I’ve had a terrible time getting to my blog. It’s therapy for me, but spring happens with a vengeance when you live on a ranch and writing hasn’t risen to the top of my priority list.
The canals are up and running, which is always welcome. I wish we were diverting that lovely water to our property, but alas the ditches aren’t ready and we’re still tending cows most of the day.
Mark and I sorted yearlings two days in a row, sizing by weight and shaping up groups to be sold locally or those going to grass for selling later. We selected our replacement heifers, carefully considering traits that make them good candidates for the cow herd. How has their Mom performed? Are they of agreeable temperament? Is their body confirmation (how they’re put together) indicative of a sound, thrifty, feminine cow?

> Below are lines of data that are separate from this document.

$ cat src/rtl/jfp_pkg.sv
// Package: constants and types for the scan-side flash register port
package jfp_pkg;

    // ************************************************************
    // Instruction codes (16-bit instruction register)
    // ************************************************************
    localparam logic [15:0] IR_IDENT   = 16'h0004;   // Identification select
    localparam logic [15:0] IR_BYPASS  = 16'hffff;   // Bypass select
    localparam logic [15:0] IR_FCTRL   = 16'h0082;   // Flash control select
    localparam logic [15:0] IR_FDATA   = 16'h0083;   // Flash data select
    localparam logic [15:0] IR_FADDR   = 16'h0084;   // Flash address select
    localparam logic [15:0] IR_FSCALE  = 16'h0085;   // Flash scale select
    localparam int          IR_LEN     = 16;         // Instruction length
    localparam int          IND_LEN    = 20;         // Indirect shift length
    localparam int          WDATA_MSB  = 17;         // Write data left-justified here

    // ************************************************************
    // Register fields and reset values
    // ************************************************************
    localparam int          DAT_MSB    = 9;          // Data byte top bit
    localparam int          DAT_LSB    = 2;          // Data byte bottom bit
    localparam int          DAT_FAIL   = 1;          // Failure flag position
    localparam int          DAT_BUSY   = 0;          // Busy flag position
    localparam int          SCL_OSE    = 7;          // One-shot strobe enable bit
    localparam int          SCL_RAE    = 6;          // Read-always enable bit
    localparam logic [7:0]  SCL_WMASK  = 8'hcf;      // Bits 5:4 are not stored
    localparam logic [3:0]  PRESC_OFF  = 4'hf;       // All-ones prescale blocks flash
    localparam logic [3:0]  WM_PROG    = 4'h1;       // Write mode: program byte
    localparam logic [3:0]  WM_ERASE   = 4'h2;       // Write mode: erase page
    localparam logic [3:0]  RM_BLOCK   = 4'h1;       // Read mode: read on every access
    localparam logic [3:0]  RM_SINGLE  = 4'h2;       // Read mode: read once consumed
    localparam logic [7:0]  ERASE_KEY  = 8'ha5;      // Erase unlock byte
    localparam logic [15:0] ADDR_RST   = 16'h0000;   // Address reset value
    localparam logic [9:0]  DATA_RST   = 10'h000;    // Data reset value
    localparam logic [7:0]  SCALE_RST  = 8'h00;      // Scale reset value
    localparam logic [7:0]  CTRL_RST   = 8'h00;      // Control reset value

    // ************************************************************
    // Identity fields (arbitrary values, not a real part)
    // ************************************************************
    localparam logic [3:0]  ID_VERSION = 4'h1;       // Arbitrary version
    localparam logic [15:0] ID_PART    = 16'h0a5a;   // Arbitrary part number
    localparam logic [10:0] ID_MAKER   = 11'h155;    // Arbitrary maker code

    // ************************************************************
    // Timing
    // ************************************************************
    localparam int          CLK_PS     = 8000;       // System clock period, ps
    localparam int          OSE_PS     = 50000;      // One-shot strobe width, ps
    localparam int          OSE_CYC    = (OSE_PS + CLK_PS - 1) / CLK_PS; // Rounded up
    localparam int          CYC_W      = 8;          // Cycle counter width

    // ************************************************************
    // Types
    // ************************************************************
    typedef enum logic [3:0]
    {
        TS_RESET = 4'h0, TS_IDLE = 4'h1, TS_SEL_DR = 4'h2, TS_CAP_DR = 4'h3,
        TS_SH_DR = 4'h4, TS_EX1_DR = 4'h5, TS_PA_DR = 4'h6, TS_EX2_DR = 4'h7,
        TS_UP_DR = 4'h8, TS_SEL_IR = 4'h9, TS_CAP_IR = 4'ha, TS_SH_IR = 4'hb,
        TS_EX1_IR = 4'hc, TS_PA_IR = 4'hd, TS_EX2_IR = 4'he, TS_UP_IR = 4'hf
    } jfp_tap_type;

    typedef enum logic [1:0]
    {
        FS_IDLE = 2'b00, FS_RUN = 2'b01, FS_DONE = 2'b10
    } jfp_fsm_type;

    // Flash array port bundle
    typedef struct packed
    {
        logic        rd;      // Read strobe
        logic        wr;      // Program strobe
        logic        erase;   // Page erase strobe
        logic        sense;   // Output/sense enable
        logic [15:0] addr;    // Byte address
        logic [7:0]  wdata;   // Program data
        logic [3:0]  presc;   // Timing prescale
    } jfp_flash_req_type;

    typedef struct packed
    {
        logic        done;    // Operation complete pulse
        logic        fail;    // Operation failed
        logic [7:0]  rdata;   // Read data
    } jfp_flash_rsp_type;

endpackage : jfp_pkg

$ cat src/rtl/jfp_port.sv
// Scan-side flash register port: tap, registers, flash sequencer
`timescale 1ns/1ps
// Overview of operation
// Data byte sits in data register bits 9:2
// Fail flag reflects last operation outcome
// Busy flag high while operation runs
// Accesses during busy start nothing
// One-shot bit picks 50 ns strobe
// Read-always keeps sense enable on
// Scale bits 5:4 read zero
// Host sets prescale before write/erase
// Host picks prescale from clock rate
// All-ones prescale refuses all flash operations
// No boundary scan; bypass and identity supported
// Bypass gives one-bit register
// Identity register has version/part/maker/one
// Watchdog held off while halted
// Peripherals keep running during debug
// Program mode writes byte, increments address
// Erase mode needs key byte 0xa5
// Opcode: 0x poll, 10 read, 11 write
// Shift-out: busy first, right-justified data (code puts data at bits 18:5, with bits 4:1 zero)
// Scan writes cannot change fail/busy
module jfp_port
    import jfp_pkg::*;
(
    // Clock, reset, enable
    input  wire logic              clock_i,
    input  wire logic              rst_i,
    input  wire logic              ce_i,
    // Scan pins
    input  wire logic              tck_i,
    input  wire logic              tms_i,
    input  wire logic              tdi_i,
    output logic                   tdo_o,
    output logic                   tdo_oe_o,
    // Flash array
    output jfp_flash_req_type      flash_o,
    input  wire jfp_flash_rsp_type flash_i,
    // Debug
    input  wire logic              cpu_halted_i,
    output logic                   watchdog_hold_o,
    output logic                   periph_freeze_o
);
    // ************************************************************
    // Pin sampling and tck edges
    // ************************************************************
    logic [2:0]  pins_s;          // tck, tms, tdi synchronised
    logic        tck_d_r;         // Previous tck level
    logic        rise, fall;      // Tck edges
    jfp_sync u_sync (.clock_i(clock_i), .rst_i(rst_i), .ce_i(ce_i),
                     .async_i({tck_i, tms_i, tdi_i}), .sync_o(pins_s));
    assign rise = pins_s[2] & ~tck_d_r;
    assign fall = ~pins_s[2] & tck_d_r;

    always_ff @(posedge clock_i or posedge rst_i)
    begin
        if (rst_i)
            tck_d_r <= 1'b0;
        else if (ce_i)
            tck_d_r <= pins_s[2];
    end

    // ************************************************************
    // Tap controller
    // ************************************************************
    jfp_tap_type tap_r, tap_nxt;  // Tap state
    always_comb
    begin
        case (tap_r)
            TS_RESET:  tap_nxt = pins_s[1] ? TS_RESET  : TS_IDLE;
            TS_IDLE:   tap_nxt = pins_s[1] ? TS_SEL_DR : TS_IDLE;
            TS_SEL_DR: tap_nxt = pins_s[1] ? TS_SEL_IR : TS_CAP_DR;
            TS_CAP_DR: tap_nxt = pins_s[1] ? TS_EX1_DR : TS_SH_DR;
            TS_SH_DR:  tap_nxt = pins_s[1] ? TS_EX1_DR : TS_SH_DR;
            TS_EX1_DR: tap_nxt = pins_s[1] ? TS_UP_DR  : TS_PA_DR;
            TS_PA_DR:  tap_nxt = pins_s[1] ? TS_EX2_DR : TS_PA_DR;
            TS_EX2_DR: tap_nxt = pins_s[1] ? TS_UP_DR  : TS_SH_DR;
            TS_UP_DR:  tap_nxt = pins_s[1] ? TS_SEL_DR : TS_IDLE;
            TS_SEL_IR: tap_nxt = pins_s[1] ? TS_RESET  : TS_CAP_IR;
            TS_CAP_IR: tap_nxt = pins_s[1] ? TS_EX1_IR : TS_SH_IR;
            TS_SH_IR:  tap_nxt = pins_s[1] ? TS_EX1_IR : TS_SH_IR;
            TS_EX1_IR: tap_nxt = pins_s[1] ? TS_UP_IR  : TS_PA_IR;
            TS_PA_IR:  tap_nxt = pins_s[1] ? TS_EX2_IR : TS_PA_IR;
            TS_EX2_IR: tap_nxt = pins_s[1] ? TS_UP_IR  : TS_SH_IR;
            TS_UP_IR:  tap_nxt = pins_s[1] ? TS_SEL_DR : TS_IDLE;
            default:   tap_nxt = TS_RESET;
        endcase
    end

    always_ff @(posedge clock_i or posedge rst_i)
    begin
        if (rst_i)
            tap_r <= TS_RESET;
        else if (ce_i && rise)
            tap_r <= tap_nxt;
    end

    // ************************************************************
    // Instruction and data shift registers
    // ************************************************************
    logic [15:0]  ir_sh_r, ir_r;  // Instruction shift and hold
    logic [31:0]  dr_sh_r;        // Shared data shift path
    logic [31:0]  ident;          // Identity word
    logic         is_ind;         // Indirect register selected
    logic [15:0]  addr_r;         // Flash address
    logic [9:0]   data_r;         // Flash data
    logic [7:0]   scale_r;        // Flash scale
    logic [7:0]   ctrl_r;         // Flash control
    logic         busy_r, fail_r; // Sequencer flags
    logic [19:0]  cap_word;       // Indirect capture value
    logic [17:0]  rd_val;         // Selected register value
    logic [17:0]  wdata;          // Write data left-justified
    logic [1:0]   opc;            // Indirect opcode

    assign ident  = {ID_VERSION, ID_PART[15:0], ID_MAKER, 1'b1};
    assign is_ind = (ir_r == IR_FCTRL) || (ir_r == IR_FDATA) ||
                    (ir_r == IR_FADDR) || (ir_r == IR_FSCALE);

    // Read value of the selected register, right-justified
    always_comb
    begin
        case (ir_r)
            IR_FCTRL:  rd_val = {10'h000, ctrl_r};
            IR_FDATA:  rd_val = {8'h00, data_r[DAT_MSB:DAT_LSB], fail_r, busy_r};
            IR_FADDR:  rd_val = {2'b00, addr_r};
            IR_FSCALE: rd_val = {10'h000, scale_r & SCL_WMASK};
            default:   rd_val = 18'h00000;
        endcase
    end
    // Busy first, then 14 data bits at 18:5 (flash data needs only 10)
    assign cap_word = {1'b0, rd_val[13:0], 4'h0, busy_r};

    always_ff @(posedge clock_i or posedge rst_i)
    begin
        if (rst_i)
        begin
            ir_sh_r <= 16'h0000;
            ir_r    <= IR_IDENT;
            dr_sh_r <= 32'h0;
        end
        else if (ce_i && rise)
        begin
            case (tap_r)
                TS_RESET:  ir_r    <= IR_IDENT;
                TS_CAP_IR: ir_sh_r <= 16'h0001;
                TS_SH_IR:  ir_sh_r <= {pins_s[0], ir_sh_r[15:1]};
                TS_UP_IR:  ir_r    <= ir_sh_r;
                TS_CAP_DR:
                    if (ir_r == IR_IDENT)
                        dr_sh_r <= ident;
                    else if (is_ind)
                        dr_sh_r <= {12'h000, cap_word};
                    else
                        dr_sh_r <= 32'h0;
                TS_SH_DR:
                    if (ir_r == IR_IDENT)
                        dr_sh_r <= {pins_s[0], dr_sh_r[31:1]};
                    else if (is_ind)
                        dr_sh_r <= {12'h000, pins_s[0], dr_sh_r[19:1]};
                    else
                        dr_sh_r <= {31'h0, pins_s[0]};
                default: ;
            endcase
        end
    end

    // Data out changes on the falling edge of tck
    always_ff @(posedge clock_i or posedge rst_i)
    begin
        if (rst_i)
        begin
            tdo_o    <= 1'b0;
            tdo_oe_o <= 1'b0;
        end
        else if (ce_i && fall)
        begin
            tdo_oe_o <= (tap_r == TS_SH_DR) || (tap_r == TS_SH_IR);
            tdo_o    <= (tap_r == TS_SH_IR) ? ir_sh_r[0] : dr_sh_r[0];
        end
    end

    // ************************************************************
    // Indirect update decode
    // ************************************************************
    logic upd;                    // Update-DR on indirect register
    logic do_wr, do_rd;           // Accepted write / read
    logic flash_ok;               // Prescale permits flash access
    logic start_prog, start_erase, start_read;
    logic data_unread_r;          // Single-read mode: result not consumed
    logic rd_op_r;                // Running operation is a flash read

    assign upd      = ce_i && rise && (tap_r == TS_UP_DR) && is_ind;
    assign opc      = dr_sh_r[19:18];
    assign wdata    = dr_sh_r[17:0];
    assign do_wr    = upd && (opc == 2'b11) && !busy_r;
    assign do_rd    = upd && (opc == 2'b10) && !busy_r;
    assign flash_ok = scale_r[3:0] != PRESC_OFF;
    assign start_prog  = do_wr && (ir_r == IR_FDATA) && (ctrl_r[7:4] == WM_PROG);
    assign start_erase = do_wr && (ir_r == IR_FDATA) && (ctrl_r[7:4] == WM_ERASE)
                         && (wdata[17:10] == ERASE_KEY);
    assign start_read  = do_rd && (ir_r == IR_FDATA) &&
                         ((ctrl_r[3:0] == RM_BLOCK) ||
                          ((ctrl_r[3:0] == RM_SINGLE) && !data_unread_r));

    // Register writes; flags are never written by scan
    always_ff @(posedge clock_i or posedge rst_i)
    begin
        if (rst_i)
        begin
            ctrl_r  <= CTRL_RST;
            scale_r <= SCALE_RST;
            data_r  <= DATA_RST;
        end
        else if (ce_i)
        begin
            if (do_wr && ir_r == IR_FCTRL)
                ctrl_r <= wdata[17:10];
            if (do_wr && ir_r == IR_FSCALE)
                scale_r <= wdata[17:10] & SCL_WMASK;
            if (do_wr && ir_r == IR_FDATA)
                data_r <= {wdata[17:10], 2'b00};
            // Strobe may end long before done, so key on the operation
            else if (flash_i.done && rd_op_r)
                data_r <= {flash_i.rdata, 2'b00};
        end
    end

    // ************************************************************
    // Flash sequencer
    // ************************************************************
    jfp_fsm_type fs_r;            // Sequencer state
    logic [CYC_W-1:0] str_cnt_r;  // Read strobe width counter

    always_ff @(posedge clock_i or posedge rst_i)
    begin
        if (rst_i)
        begin
            fs_r          <= FS_IDLE;
            busy_r        <= 1'b0;
            fail_r        <= 1'b0;
            addr_r        <= ADDR_RST;
            flash_o       <= '0;
            str_cnt_r     <= '0;
            data_unread_r <= 1'b0;
            rd_op_r       <= 1'b0;
        end
        else if (ce_i)
        begin
            flash_o.sense <= scale_r[SCL_RAE] | flash_o.rd;
            flash_o.presc <= scale_r[3:0];
            if (do_rd && ir_r == IR_FDATA)
                data_unread_r <= 1'b0;
            if (do_wr && ir_r == IR_FADDR)
                addr_r <= wdata[17:2];
            case (fs_r)
                FS_IDLE:
                    if (start_prog || start_erase || start_read)
                    begin
                        busy_r <= 1'b1;
                        if (!flash_ok)
                        begin
                            fail_r <= 1'b1;
                            fs_r   <= FS_DONE;
                        end
                        else
                        begin
                            flash_o.rd    <= start_read;
                            flash_o.sense <= scale_r[SCL_RAE] | start_read;
                            rd_op_r       <= start_read;
                            flash_o.wr    <= start_prog;
                            flash_o.erase <= start_erase;
                            flash_o.addr  <= addr_r;
                            flash_o.wdata <= wdata[17:10];
                            str_cnt_r     <= scale_r[SCL_OSE] ? CYC_W'(OSE_CYC)
                                                              : CYC_W'(1);
                            fs_r          <= FS_RUN;
                        end
                    end
                FS_RUN:
                begin
                    if (str_cnt_r != '0)
                        str_cnt_r <= str_cnt_r - CYC_W'(1);
                    if (flash_i.done)
                    begin
                        fail_r <= flash_i.fail;
                        if (flash_o.wr)
                            addr_r <= addr_r + 16'h0001;
                        if (rd_op_r)
                            data_unread_r <= 1'b1;
                        rd_op_r       <= 1'b0;
                        flash_o.sense <= scale_r[SCL_RAE];
                        flash_o.rd    <= 1'b0;
                        flash_o.wr    <= 1'b0;
                        flash_o.erase <= 1'b0;
                        fs_r          <= FS_DONE;
                    end
                    else if (str_cnt_r == CYC_W'(1))
                    begin
                        flash_o.rd    <= 1'b0;
                        flash_o.sense <= scale_r[SCL_RAE];
                    end
                end
                FS_DONE:
                begin
                    busy_r <= 1'b0;
                    fs_r   <= FS_IDLE;
                end
                default: fs_r <= FS_IDLE;
            endcase
        end
    end

    // ************************************************************
    // Debug side effects
    // ************************************************************
    always_ff @(posedge clock_i or posedge rst_i)
    begin
        if (rst_i)
        begin
            watchdog_hold_o <= 1'b0;
            periph_freeze_o <= 1'b0;
        end
        else if (ce_i)
        begin
            watchdog_hold_o <= cpu_halted_i;
            periph_freeze_o <= 1'b0;
        end
    end
endmodule // jfp_port
[src/core/wac_pkg.sv]
// package: constants, register layout and types for the wake-up ready and auto-calibration block
// Summary of operation
// - a two-bit field picks when the synthesizer calibrates on idle/active moves
// - at setting 3 calibrate only on every fourth return to idle
// - after oscillator is stable, wait programmed ripple expiries, then drive ready low
// - timeout field picks 1, 16, 64 or 256 expiries; resets to 16
// - oscillator-stable output rises together with chip ready
`default_nettype none
package wac_pkg;

  localparam int ADDR_W = 8;

  // register byte addresses
  localparam logic [ADDR_W-1:0] ADDR_CONFIG = 8'h00;
  localparam logic [ADDR_W-1:0] ADDR_STATUS = 8'h04;

  // auto-calibration settings
  localparam logic [1:0] AUTOCAL_NEVER = 2'h0;
  localparam logic [1:0] AUTOCAL_TO_ACTIVE = 2'h1;
  localparam logic [1:0] AUTOCAL_TO_IDLE = 2'h2;
  localparam logic [1:0] AUTOCAL_FOURTH_IDLE = 2'h3;

  // configuration register, bits 7:6 read as zero
  typedef struct packed {
    logic [1:0] unused;
    logic [1:0] synth_auto_calibration_select;
    logic [1:0] power_on_timeout_select;
    logic pin_control_enable;
    logic oscillator_keep_on_in_sleep;
  } wac_cfg_t;

  localparam wac_cfg_t CFG_RESET = 8'h04;

  // status register field positions
  localparam int STAT_READY_BIT = 0;
  localparam int STAT_STABLE_BIT = 1;
  localparam int STAT_EXP_LSB = 8;
  localparam int STAT_RET_LSB = 20;

  // ripple counter and expiry counts
  localparam int RIPPLE_W = 6;
  localparam logic [RIPPLE_W-1:0] RIPPLE_LAST = 6'h3F;
  localparam int EXP_W = 9;
  localparam logic [EXP_W-1:0] EXP_CNT_0 = 9'h001;
  localparam logic [EXP_W-1:0] EXP_CNT_1 = 9'h010;
  localparam logic [EXP_W-1:0] EXP_CNT_2 = 9'h040;
  localparam logic [EXP_W-1:0] EXP_CNT_3 = 9'h100;
  localparam logic [1:0] RET_LAST = 2'h3;

  localparam logic [1:0] RESP_OKAY = 2'h0;
  localparam logic [1:0] RESP_SLVERR = 2'h2;

  typedef enum logic [1:0] {WAKE_OFF, WAKE_COUNT, WAKE_READY} wac_wake_t;

endpackage : wac_pkg
`default_nettype wire

[src/core/wac_core.sv]
// module: wake-up ready timer, auto-calibration trigger and AXI4-Lite register slave
`default_nettype none
module wac_core (
  input wire logic CORE_CLK_IN,
  input wire logic RST_IN,
  input wire logic CE_IN,
  input wire logic OSC_STABLE_IN,
  input wire logic TO_ACTIVE_IN,
  input wire logic TO_IDLE_IN,
  output logic CAL_REQ_OUT,
  output logic CHIP_READY_N_OUT,
  output logic OSC_STABLE_OUT,
  input wire logic [wac_pkg::ADDR_W-1:0] S_AXI_AWADDR_IN,
  input wire logic S_AXI_AWVALID_IN,
  output logic S_AXI_AWREADY_OUT,
  input wire logic [31:0] S_AXI_WDATA_IN,
  input wire logic [3:0] S_AXI_WSTRB_IN,
  input wire logic S_AXI_WVALID_IN,
  output logic S_AXI_WREADY_OUT,
  output logic [1:0] S_AXI_BRESP_OUT,
  output logic S_AXI_BVALID_OUT,
  input wire logic S_AXI_BREADY_IN,
  input wire logic [wac_pkg::ADDR_W-1:0] S_AXI_ARADDR_IN,
  input wire logic S_AXI_ARVALID_IN,
  output logic S_AXI_ARREADY_OUT,
  output logic [31:0] S_AXI_RDATA_OUT,
  output logic [1:0] S_AXI_RRESP_OUT,
  output logic S_AXI_RVALID_OUT,
  input wire logic S_AXI_RREADY_IN
);
  import wac_pkg::*;

  function automatic logic [EXP_W-1:0] expiry_target(input logic [1:0] sel);
    case (sel)
      2'h0: expiry_target = EXP_CNT_0;
      2'h1: expiry_target = EXP_CNT_1;
      2'h2: expiry_target = EXP_CNT_2;
      default: expiry_target = EXP_CNT_3;
    endcase
  endfunction

  ////////////////////////////////////////////////////////////////////////////
  // wake-up timer and calibration state

  logic osc_meta_r;
  logic osc_sync_r;
  wac_wake_t wake_r, wake_nxt;
  logic [RIPPLE_W-1:0] ripple_r, ripple_nxt;
  logic [EXP_W-1:0] exp_r, exp_nxt;
  logic [1:0] ret_r, ret_nxt;
  logic cal_r, cal_nxt;
  logic ready_n_r, ready_n_nxt;
  logic stable_r, stable_nxt;
  wac_cfg_t cfg_r, cfg_nxt;

  always_comb begin
    wake_nxt = wake_r;
    ripple_nxt = ripple_r;
    exp_nxt = exp_r;
    ret_nxt = ret_r;
    cal_nxt = 1'b0;
    case (wake_r)
      WAKE_OFF: begin
        ripple_nxt = '0;
        exp_nxt = '0;
        if (osc_sync_r) begin
          wake_nxt = WAKE_COUNT;
        end
      end
      WAKE_COUNT: begin
        ripple_nxt = ripple_r + 6'h01;
        if (ripple_r == RIPPLE_LAST) begin
          exp_nxt = exp_r + 9'h001;
        end
        // compare with >= so a smaller timeout written mid-count still ends the wait
        if (exp_nxt >= expiry_target(cfg_r.power_on_timeout_select)) begin
          wake_nxt = WAKE_READY;
        end
      end
      WAKE_READY: begin
        wake_nxt = WAKE_READY;
      end
      default: begin
        wake_nxt = WAKE_OFF;
      end
    endcase
    // losing the oscillator restarts the whole wait from zero
    if (!osc_sync_r) begin
      wake_nxt = WAKE_OFF;
      ripple_nxt = '0;
      exp_nxt = '0;
    end
    ready_n_nxt = (wake_nxt != WAKE_READY);
    stable_nxt = (wake_nxt == WAKE_READY);

    case (cfg_r.synth_auto_calibration_select)
      AUTOCAL_TO_ACTIVE: begin
        cal_nxt = TO_ACTIVE_IN;
      end
      AUTOCAL_TO_IDLE: begin
        cal_nxt = TO_IDLE_IN;
      end
      AUTOCAL_FOURTH_IDLE: begin
        if (TO_IDLE_IN) begin
          ret_nxt = ret_r + 2'h1;
          cal_nxt = (ret_r == RET_LAST);
        end
      end
      default: begin
        cal_nxt = 1'b0;
      end
    endcase
  end

  always_ff @(posedge CORE_CLK_IN or posedge RST_IN) begin
    if (RST_IN) begin
      osc_meta_r <= 1'b0;
      osc_sync_r <= 1'b0;
      wake_r <= WAKE_OFF;
      ripple_r <= '0;
      exp_r <= '0;
      ret_r <= '0;
      cal_r <= 1'b0;
      ready_n_r <= 1'b1;
      stable_r <= 1'b0;
    end else if (CE_IN) begin
      osc_meta_r <= OSC_STABLE_IN;
      osc_sync_r <= osc_meta_r;
      wake_r <= wake_nxt;
      ripple_r <= ripple_nxt;
      exp_r <= exp_nxt;
      ret_r <= ret_nxt;
      cal_r <= cal_nxt;
      ready_n_r <= ready_n_nxt;
      stable_r <= stable_nxt;
    end
  end

  ////////////////////////////////////////////////////////////////////////////
  // AXI4-Lite slave

  logic aw_held_r, aw_held_nxt;
  logic [ADDR_W-1:0] aw_addr_r, aw_addr_nxt;
  logic w_held_r, w_held_nxt;
  logic [31:0] w_data_r, w_data_nxt;
  logic w_strb0_r, w_strb0_nxt;
  logic awready_r, awready_nxt;
  logic wready_r, wready_nxt;
  logic bvalid_r, bvalid_nxt;
  logic [1:0] bresp_r, bresp_nxt;
  logic arready_r, arready_nxt;
  logic rvalid_r, rvalid_nxt;
  logic [31:0] rdata_r, rdata_nxt;
  logic [1:0] rresp_r, rresp_nxt;
  logic [31:0] status_word;

  always_comb begin
    status_word = '0;
    status_word[STAT_READY_BIT] = ~ready_n_r;
    status_word[STAT_STABLE_BIT] = stable_r;
    status_word[STAT_EXP_LSB +: EXP_W] = exp_r;
    status_word[STAT_RET_LSB +: 2] = ret_r;

    cfg_nxt = cfg_r;
    aw_held_nxt = aw_held_r;
    aw_addr_nxt = aw_addr_r;
    w_held_nxt = w_held_r;
    w_data_nxt = w_data_r;
    w_strb0_nxt = w_strb0_r;
    bvalid_nxt = bvalid_r;
    bresp_nxt = bresp_r;
    rvalid_nxt = rvalid_r;
    rdata_nxt = rdata_r;
    rresp_nxt = rresp_r;

    if (S_AXI_AWVALID_IN && awready_r) begin
      aw_held_nxt = 1'b1;
      aw_addr_nxt = S_AXI_AWADDR_IN;
    end
    if (S_AXI_WVALID_IN && wready_r) begin
      w_held_nxt = 1'b1;
      w_data_nxt = S_AXI_WDATA_IN;
      w_strb0_nxt = S_AXI_WSTRB_IN[0];
    end
    if (bvalid_r && S_AXI_BREADY_IN) begin
      bvalid_nxt = 1'b0;
    end
    // commit one cycle after both halves are held; keeps the decode off the input path
    if (aw_held_r && w_held_r && !bvalid_r) begin
      aw_held_nxt = 1'b0;
      w_held_nxt = 1'b0;
      bvalid_nxt = 1'b1;
      bresp_nxt = RESP_OKAY;
      if (aw_addr_r == ADDR_CONFIG) begin
        if (w_strb0_r) begin
          cfg_nxt = w_data_r[7:0];
          cfg_nxt.unused = 2'h0;
        end
      end else if (aw_addr_r != ADDR_STATUS) begin
        bresp_nxt = RESP_SLVERR;
      end
    end

    if (rvalid_r && S_AXI_RREADY_IN) begin
      rvalid_nxt = 1'b0;
    end
    if (S_AXI_ARVALID_IN && arready_r) begin
      rvalid_nxt = 1'b1;
      rresp_nxt = RESP_OKAY;
      if (S_AXI_ARADDR_IN == ADDR_CONFIG) begin
        rdata_nxt = {24'h000000, cfg_r};
      end else if (S_AXI_ARADDR_IN == ADDR_STATUS) begin
        rdata_nxt = status_word;
      end else begin
        rdata_nxt = '0;
        rresp_nxt = RESP_SLVERR;
      end
    end

    awready_nxt = !aw_held_nxt && !bvalid_nxt;
    wready_nxt = !w_held_nxt && !bvalid_nxt;
    arready_nxt = !rvalid_nxt;
  end

  always_ff @(posedge CORE_CLK_IN or posedge RST_IN) begin
    if (RST_IN) begin
      cfg_r <= CFG_RESET;
      aw_held_r <= 1'b0;
      aw_addr_r <= '0;
      w_held_r <= 1'b0;
      w_data_r <= '0;
      w_strb0_r <= 1'b0;
      awready_r <= 1'b0;
      wready_r <= 1'b0;
      bvalid_r <= 1'b0;
      bresp_r <= RESP_OKAY;
      arready_r <= 1'b0;
      rvalid_r <= 1'b0;
      rdata_r <= '0;
      rresp_r <= RESP_OKAY;
    end else if (CE_IN) begin
      cfg_r <= cfg_nxt;
      aw_held_r <= aw_held_nxt;
      aw_addr_r <= aw_addr_nxt;
      w_held_r <= w_held_nxt;
      w_data_r <= w_data_nxt;
      w_strb0_r <= w_strb0_nxt;
      awready_r <= awready_nxt;
      wready_r <= wready_nxt;
      bvalid_r <= bvalid_nxt;
      bresp_r <= bresp_nxt;
      arready_r <= arready_nxt;
      rvalid_r <= rvalid_nxt;
      rdata_r <= rdata_nxt;
      rresp_r <= rresp_nxt;
    end
  end

  assign CAL_REQ_OUT = cal_r;
  assign CHIP_READY_N_OUT = ready_n_r;
  assign OSC_STABLE_OUT = stable_r;
  assign S_AXI_AWREADY_OUT = awready_r;
  assign S_AXI_WREADY_OUT = wready_r;
  assign S_AXI_BVALID_OUT = bvalid_r;
  assign S_AXI_BRESP_OUT = bresp_r;
  assign S_AXI_ARREADY_OUT = arready_r;
  assign S_AXI_RVALID_OUT = rvalid_r;
  assign S_AXI_RDATA_OUT = rdata_r;
  assign S_AXI_RRESP_OUT = rresp_r;

endmodule // wac_core
`default_nettype wire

We branded one day with a crew of 15. The cattle receive two vaccination shots and a nasal spray, are castrated if a bull calf, and receive a hot iron brand, proof of ownership in Idaho. Anita set us all down for a hearty stew at noon time and the weather was perfect. We’re set to process another bunch tomorrow.
I’m still taking time to walk to headquarters in the morning. It’s the best part of the day. The little shed where I put Kate for a few hours has been partially emptied so the other two dogs can go along now as well.
We spent one evening burning tumbleweeds in the canal in front of our house, as the water was set to come in overnight. The smell of smoke from weed or branding fires is familiar, almost reassuring, and puts a stamp on this time of transition between seasons.
We’ve got a good crew on the payroll, but even so the work load looks daunting. I can see the weariness in Mark’s eyes, try as he does to quiet my concerns. But we’ll be fine; we’re healthy and headed in the same direction. The only thing to do is put one foot in front of the other and do as Gary likes to say, “bow your neck and pull together.”